In this meta-analysis of 33 clinical trials including 1877 participants, resistance exercise training was associated with a significant reduction in depressive symptoms, with a moderate-sized mean effect. Total volume of resistance exercise training, health status, and strength improvements were not associated with the antidepressant effect; however, smaller reductions in depressive symptoms were derived from trials with blinded allocation and/or assessment.
The available empirical evidence supports resistance exercise training as an alternative and/or adjuvant therapy for depressive symptoms.
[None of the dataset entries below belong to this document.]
--- src/rtl/cache_arbiter.sv ---
// Two-port (fetch / data) arbiter in front of a single-ported cache.
// One transaction at a time: Idle -> Settle -> Check -> (Miss -> Settle -> Check)* -> Commit.
module cache_arbiter (
  input  logic        clk,
  input  logic        rst_n,
  input  logic        i_req,
  input  logic [31:0] i_address,
  output logic [31:0] i_data,
  output logic        i_done,
  input  logic        d_req,
  input  logic [31:0] d_address,
  input  logic [31:0] d_data_in,
  input  logic [3:0]  d_write_enable,
  output logic [31:0] d_data,
  output logic        d_done,
  output logic        enable,
  output logic [31:0] address,
  output logic [31:0] data_in,
  output logic [3:0]  write_enable,
  input  logic [31:0] data_out,
  input  logic        busy,
  output logic [31:0] stat_hits,
  output logic [31:0] stat_misses
);

  typedef enum logic [2:0] {
    IDLE   = 3'd0,
    SETTLE = 3'd1,
    CHECK  = 3'd2,
    MISS   = 3'd3,
    COMMIT = 3'd4
  } state_t;

  state_t state;
  state_t state_next;

  // last_d names the most recent grant; outside Idle it is also the current owner.
  logic last_d;
  logic missed;
  logic i_elig;
  logic d_elig;
  logic grant;
  logic pick_d;

  // Handshake: a port is picked up when req=1 and its done is low; it must hold
  // req/address/data/mask until its done pulse, which lasts exactly one cycle.
  assign i_elig = i_req & ~i_done;
  assign d_elig = d_req & ~d_done;
  assign grant  = i_elig | d_elig;
  assign pick_d = d_elig & (~i_elig | ~last_d);

  always_comb begin
    state_next   = state;
    enable       = 1'b0;
    address      = 32'h0;
    data_in      = 32'h0;
    write_enable = 4'h0;
    if (state != IDLE) begin
      enable  = 1'b1;
      address = last_d ? d_address : i_address;
      data_in = last_d ? d_data_in : 32'h0;
    end
    case (state)
      IDLE: begin
        if (grant) state_next = SETTLE;
      end
      SETTLE: state_next = CHECK;
      CHECK: begin
        state_next = busy ? MISS : COMMIT;
      end
      MISS: begin
        // Re-run the lookup after the burst so the write sees fresh tag state.
        if (!busy) state_next = SETTLE;
      end
      COMMIT: begin
        write_enable = last_d ? d_write_enable : 4'h0;
        state_next   = IDLE;
      end
      default: state_next = IDLE;
    endcase
  end

  always_ff @(posedge clk or negedge rst_n) begin
    if (!rst_n) begin
      state       <= IDLE;
      last_d      <= 1'b1;
      missed      <= 1'b0;
      i_done      <= 1'b0;
      d_done      <= 1'b0;
      i_data      <= 32'h0;
      d_data      <= 32'h0;
      stat_hits   <= 32'h0;
      stat_misses <= 32'h0;
    end else begin
      state  <= state_next;
      i_done <= 1'b0;
      d_done <= 1'b0;
      if (state == IDLE && grant) last_d <= pick_d;
      if (state == CHECK && busy) missed <= 1'b1;
      if (state == COMMIT) begin
        missed <= 1'b0;
        if (missed) stat_misses <= stat_misses + 32'd1;
        else        stat_hits   <= stat_hits + 32'd1;
        if (last_d) begin
          d_done <= 1'b1;
          if (d_write_enable == 4'h0) d_data <= data_out;
        end else begin
          i_done <= 1'b1;
          i_data <= data_out;
        end
      end
    end
  end

endmodule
The physical benefits of resistance exercise training (RET) are well documented, but less is known regarding the association of RET with mental health outcomes. To date, no quantitative synthesis of the antidepressant effects of RET has been conducted.
To estimate the association of efficacy of RET with depressive symptoms and determine the extent to which logical, theoretical, and/or prior empirical variables are associated with depressive symptoms and whether the association of efficacy of RET with depressive symptoms accounts for variability in the overall effect size.
Articles published before August 2017, located using Google Scholar, MEDLINE, PsycINFO, PubMed, and Web of Science.
Randomized clinical trials included randomization to RET (n = 947) or a nonactive control condition (n = 930).
Data Extraction and Synthesis
Hedges d effect sizes were computed and random-effects models were used for all analyses. Meta-regression was conducted to quantify the potential moderating influence of participant and trial characteristics.
Main Outcomes and Measures
Randomized clinical trials used validated measures of depressive symptoms assessed at baseline and midintervention and/or postintervention. Four primary moderators were selected a priori to provide focused research hypotheses about variation in effect size: total volume of prescribed RET, whether participants were healthy or physically or mentally ill, whether or not allocation and/or assessment were blinded, and whether or not the RET intervention resulted in a significant improvement in strength.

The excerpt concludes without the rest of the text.